Problem description
Please retype every entry, keeping each one exactly as written.

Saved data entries

⟨

==> src/rtl/rht_rot.sv <==
// Eight-stage pipeline: rotate one hue, convert HSV back to 8-bit RGB.
// Depends on rht_pkg.
`timescale 1ns / 1ps

module rht_rot (
    input  logic        clk,
    input  logic        rst_n,
    input  logic        go,
    input  logic [16:0] hue,
    input  logic [8:0]  shift,
    input  logic [15:0] sat,
    input  logic [7:0]  maxc,
    input  logic        grey,
    output logic        fin,
    output logic [7:0]  red,
    output logic [7:0]  green,
    output logic [7:0]  blue
);
    import rht_pkg::*;

    typedef enum logic [2:0] {
        SEC_0, SEC_1, SEC_2, SEC_3, SEC_4, SEC_5
    } sector_t;

    logic [ROT_STAGES:1] v_reg;

    logic [16:0] h_reg;
    logic [15:0] sat1_reg, sat2_reg, sat3_reg;
    logic [7:0]  mx1_reg, mx2_reg, mx3_reg, mx4_reg, mx5_reg, mx6_reg, mx7_reg;
    logic        g1_reg, g2_reg, g3_reg, g4_reg, g5_reg, g6_reg, g7_reg;
    sector_t     sec2_reg, sec3_reg, sec4_reg, sec5_reg, sec6_reg;
    logic [19:0] y_reg;
    logic [15:0] f_reg, oms_reg;
    logic [31:0] pm_reg, ps1_reg, ps2_reg, pn_reg, pk_reg;
    logic [15:0] m_reg, a1_reg, a2_reg, m6_reg;
    logic [15:0] cr_reg, cg_reg, cb_reg;
    logic [7:0]  red_reg, green_reg, blue_reg;

    logic [17:0] sum;
    logic [17:0] sum_wrap;
    logic [16:0] h_next;
    sector_t     sec_next;
    logic [16:0] base;
    logic [16:0] rem17;
    logic [29:0] scaled;
    logic [40:0] fprod;
    logic [15:0] val3, val5;
    logic [15:0] n_val, k_val;
    logic [15:0] cr_next, cg_next, cb_next;

    always_comb
    begin
        sum      = {1'b0, hue} + {1'b0, shift, 8'd0};
        sum_wrap = sum - {1'b0, HUE_FULL};
        h_next   = (sum >= {1'b0, HUE_FULL}) ? sum_wrap[16:0] : sum[16:0];
    end

    always_comb
    begin
        priority if (h_reg < HUE_SECTOR)
        begin
            sec_next = SEC_0;
            base     = 17'd0;
        end
        else if (h_reg < 17'd30720)
        begin
            sec_next = SEC_1;
            base     = 17'd15360;
        end
        else if (h_reg < 17'd46080)
        begin
            sec_next = SEC_2;
            base     = 17'd30720;
        end
        else if (h_reg < 17'd61440)
        begin
            sec_next = SEC_3;
            base     = 17'd46080;
        end
        else if (h_reg < 17'd76800)
        begin
            sec_next = SEC_4;
            base     = 17'd61440;
        end
        else
        begin
            sec_next = SEC_5;
            base     = 17'd76800;
        end
        rem17  = h_reg - base;
        scaled = {rem17[13:0], 16'd0} - {16'd0, rem17[13:0]};
    end

    assign fprod = {21'd0, y_reg} * {20'd0, RECIP15};
    assign val3  = {mx3_reg, mx3_reg};
    assign val5  = {mx5_reg, mx5_reg};

    always_comb
    begin
        n_val = frac_div(pn_reg);
        k_val = frac_div(pk_reg);
        unique case (sec6_reg)
            SEC_0:
            begin
                cr_next = {mx6_reg, mx6_reg}; cg_next = k_val; cb_next = m6_reg;
            end
            SEC_1:
            begin
                cr_next = n_val; cg_next = {mx6_reg, mx6_reg}; cb_next = m6_reg;
            end
            SEC_2:
            begin
                cr_next = m6_reg; cg_next = {mx6_reg, mx6_reg}; cb_next = k_val;
            end
            SEC_3:
            begin
                cr_next = m6_reg; cg_next = n_val; cb_next = {mx6_reg, mx6_reg};
            end
            SEC_4:
            begin
                cr_next = k_val; cg_next = m6_reg; cb_next = {mx6_reg, mx6_reg};
            end
            default:
            begin
                cr_next = {mx6_reg, mx6_reg}; cg_next = m6_reg; cb_next = n_val;
            end
        endcase
    end

    always_ff @(posedge clk or negedge rst_n)
    begin
        if (!rst_n)
        begin
            v_reg <= '0;
        end
        else
        begin
            v_reg <= {v_reg[ROT_STAGES-1:1], go};
        end
    end

    always_ff @(posedge clk)
    begin
        h_reg    <= h_next;
        sat1_reg <= sat;
        mx1_reg  <= maxc;
        g1_reg   <= grey;

        sec2_reg <= sec_next;
        y_reg    <= scaled[29:10];
        sat2_reg <= sat1_reg;
        mx2_reg  <= mx1_reg;
        g2_reg   <= g1_reg;

        f_reg    <= fprod[39:24];
        oms_reg  <= ~sat2_reg;
        sec3_reg <= sec2_reg;
        sat3_reg <= sat2_reg;
        mx3_reg  <= mx2_reg;
        g3_reg   <= g2_reg;

        pm_reg   <= {16'd0, val3} * {16'd0, oms_reg};
        ps1_reg  <= {16'd0, sat3_reg} * {16'd0, f_reg};
        ps2_reg  <= {16'd0, sat3_reg} * {16'd0, ~f_reg};
        sec4_reg <= sec3_reg;
        mx4_reg  <= mx3_reg;
        g4_reg   <= g3_reg;

        m_reg    <= frac_div(pm_reg);
        a1_reg   <= frac_div(ps1_reg);
        a2_reg   <= frac_div(ps2_reg);
        sec5_reg <= sec4_reg;
        mx5_reg  <= mx4_reg;
        g5_reg   <= g4_reg;

        pn_reg   <= {16'd0, val5} * {16'd0, ~a1_reg};
        pk_reg   <= {16'd0, val5} * {16'd0, ~a2_reg};
        m6_reg   <= m_reg;
        sec6_reg <= sec5_reg;
        mx6_reg  <= mx5_reg;
        g6_reg   <= g5_reg;

        cr_reg   <= cr_next;
        cg_reg   <= cg_next;
        cb_reg   <= cb_next;
        mx7_reg  <= mx6_reg;
        g7_reg   <= g6_reg;

        red_reg   <= g7_reg ? mx7_reg : div257(cr_reg);
        green_reg <= g7_reg ? mx7_reg : div257(cg_reg);
        blue_reg  <= g7_reg ? mx7_reg : div257(cb_reg);
    end

    assign fin   = v_reg[ROT_STAGES];
    assign red   = red_reg;
    assign green = green_reg;
    assign blue  = blue_reg;

endmodule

⟩

Solution for this exercise
==> src/rtl/rht_rot.sv <==
// Eight-stage pipeline: rotate one hue, convert HSV back to 8-bit RGB.
// Depends on rht_pkg.
`timescale 1ns / 1ps

module rht_rot (
    input  logic        clk,
    input  logic        rst_n,
    input  logic        go,
    input  logic [16:0] hue,
    input  logic [8:0]  shift,
    input  logic [15:0] sat,
    input  logic [7:0]  maxc,
    input  logic        grey,
    output logic        fin,
    output logic [7:0]  red,
    output logic [7:0]  green,
    output logic [7:0]  blue
);
    import rht_pkg::*;

    typedef enum logic [2:0] {
        SEC_0, SEC_1, SEC_2, SEC_3, SEC_4, SEC_5
    } sector_t;

    logic [ROT_STAGES:1] v_reg;

    logic [16:0] h_reg;
    logic [15:0] sat1_reg, sat2_reg, sat3_reg;
    logic [7:0]  mx1_reg, mx2_reg, mx3_reg, mx4_reg, mx5_reg, mx6_reg, mx7_reg;
    logic        g1_reg, g2_reg, g3_reg, g4_reg, g5_reg, g6_reg, g7_reg;
    sector_t     sec2_reg, sec3_reg, sec4_reg, sec5_reg, sec6_reg;
    logic [19:0] y_reg;
    logic [15:0] f_reg, oms_reg;
    logic [31:0] pm_reg, ps1_reg, ps2_reg, pn_reg, pk_reg;
    logic [15:0] m_reg, a1_reg, a2_reg, m6_reg;
    logic [15:0] cr_reg, cg_reg, cb_reg;
    logic [7:0]  red_reg, green_reg, blue_reg;

    logic [17:0] sum;
    logic [17:0] sum_wrap;
    logic [16:0] h_next;
    sector_t     sec_next;
    logic [16:0] base;
    logic [16:0] rem17;
    logic [29:0] scaled;
    logic [40:0] fprod;
    logic [15:0] val3, val5;
    logic [15:0] n_val, k_val;
    logic [15:0] cr_next, cg_next, cb_next;

    always_comb
    begin
        sum      = {1'b0, hue} + {1'b0, shift, 8'd0};
        sum_wrap = sum - {1'b0, HUE_FULL};
        h_next   = (sum >= {1'b0, HUE_FULL}) ? sum_wrap[16:0] : sum[16:0];
    end

    always_comb
    begin
        priority if (h_reg < HUE_SECTOR)
        begin
            sec_next = SEC_0;
            base     = 17'd0;
        end
        else if (h_reg < 17'd30720)
        begin
            sec_next = SEC_1;
            base     = 17'd15360;
        end
        else if (h_reg < 17'd46080)
        begin
            sec_next = SEC_2;
            base     = 17'd30720;
        end
        else if (h_reg < 17'd61440)
        begin
            sec_next = SEC_3;
            base     = 17'd46080;
        end
        else if (h_reg < 17'd76800)
        begin
            sec_next = SEC_4;
            base     = 17'd61440;
        end
        else
        begin
            sec_next = SEC_5;
            base     = 17'd76800;
        end
        rem17  = h_reg - base;
        scaled = {rem17[13:0], 16'd0} - {16'd0, rem17[13:0]};
    end

    assign fprod = {21'd0, y_reg} * {20'd0, RECIP15};
    assign val3  = {mx3_reg, mx3_reg};
    assign val5  = {mx5_reg, mx5_reg};

    always_comb
    begin
        n_val = frac_div(pn_reg);
        k_val = frac_div(pk_reg);
        unique case (sec6_reg)
            SEC_0:
            begin
                cr_next = {mx6_reg, mx6_reg}; cg_next = k_val; cb_next = m6_reg;
            end
            SEC_1:
            begin
                cr_next = n_val; cg_next = {mx6_reg, mx6_reg}; cb_next = m6_reg;
            end
            SEC_2:
            begin
                cr_next = m6_reg; cg_next = {mx6_reg, mx6_reg}; cb_next = k_val;
            end
            SEC_3:
            begin
                cr_next = m6_reg; cg_next = n_val; cb_next = {mx6_reg, mx6_reg};
            end
            SEC_4:
            begin
                cr_next = k_val; cg_next = m6_reg; cb_next = {mx6_reg, mx6_reg};
            end
            default:
            begin
                cr_next = {mx6_reg, mx6_reg}; cg_next = m6_reg; cb_next = n_val;
            end
        endcase
    end

    always_ff @(posedge clk or negedge rst_n)
    begin
        if (!rst_n)
        begin
            v_reg <= '0;
        end
        else
        begin
            v_reg <= {v_reg[ROT_STAGES-1:1], go};
        end
    end

    always_ff @(posedge clk)
    begin
        h_reg    <= h_next;
        sat1_reg <= sat;
        mx1_reg  <= maxc;
        g1_reg   <= grey;

        sec2_reg <= sec_next;
        y_reg    <= scaled[29:10];
        sat2_reg <= sat1_reg;
        mx2_reg  <= mx1_reg;
        g2_reg   <= g1_reg;

        f_reg    <= fprod[39:24];
        oms_reg  <= ~sat2_reg;
        sec3_reg <= sec2_reg;
        sat3_reg <= sat2_reg;
        mx3_reg  <= mx2_reg;
        g3_reg   <= g2_reg;

        pm_reg   <= {16'd0, val3} * {16'd0, oms_reg};
        ps1_reg  <= {16'd0, sat3_reg} * {16'd0, f_reg};
        ps2_reg  <= {16'd0, sat3_reg} * {16'd0, ~f_reg};
        sec4_reg <= sec3_reg;
        mx4_reg  <= mx3_reg;
        g4_reg   <= g3_reg;

        m_reg    <= frac_div(pm_reg);
        a1_reg   <= frac_div(ps1_reg);
        a2_reg   <= frac_div(ps2_reg);
        sec5_reg <= sec4_reg;
        mx5_reg  <= mx4_reg;
        g5_reg   <= g4_reg;

        pn_reg   <= {16'd0, val5} * {16'd0, ~a1_reg};
        pk_reg   <= {16'd0, val5} * {16'd0, ~a2_reg};
        m6_reg   <= m_reg;
        sec6_reg <= sec5_reg;
        mx6_reg  <= mx5_reg;
        g6_reg   <= g5_reg;

        cr_reg   <= cr_next;
        cg_reg   <= cg_next;
        cb_reg   <= cb_next;
        mx7_reg  <= mx6_reg;
        g7_reg   <= g6_reg;

        red_reg   <= g7_reg ? mx7_reg : div257(cr_reg);
        green_reg <= g7_reg ? mx7_reg : div257(cg_reg);
        blue_reg  <= g7_reg ? mx7_reg : div257(cb_reg);
    end

    assign fin   = v_reg[ROT_STAGES];
    assign red   = red_reg;
    assign green = green_reg;
    assign blue  = blue_reg;

endmodule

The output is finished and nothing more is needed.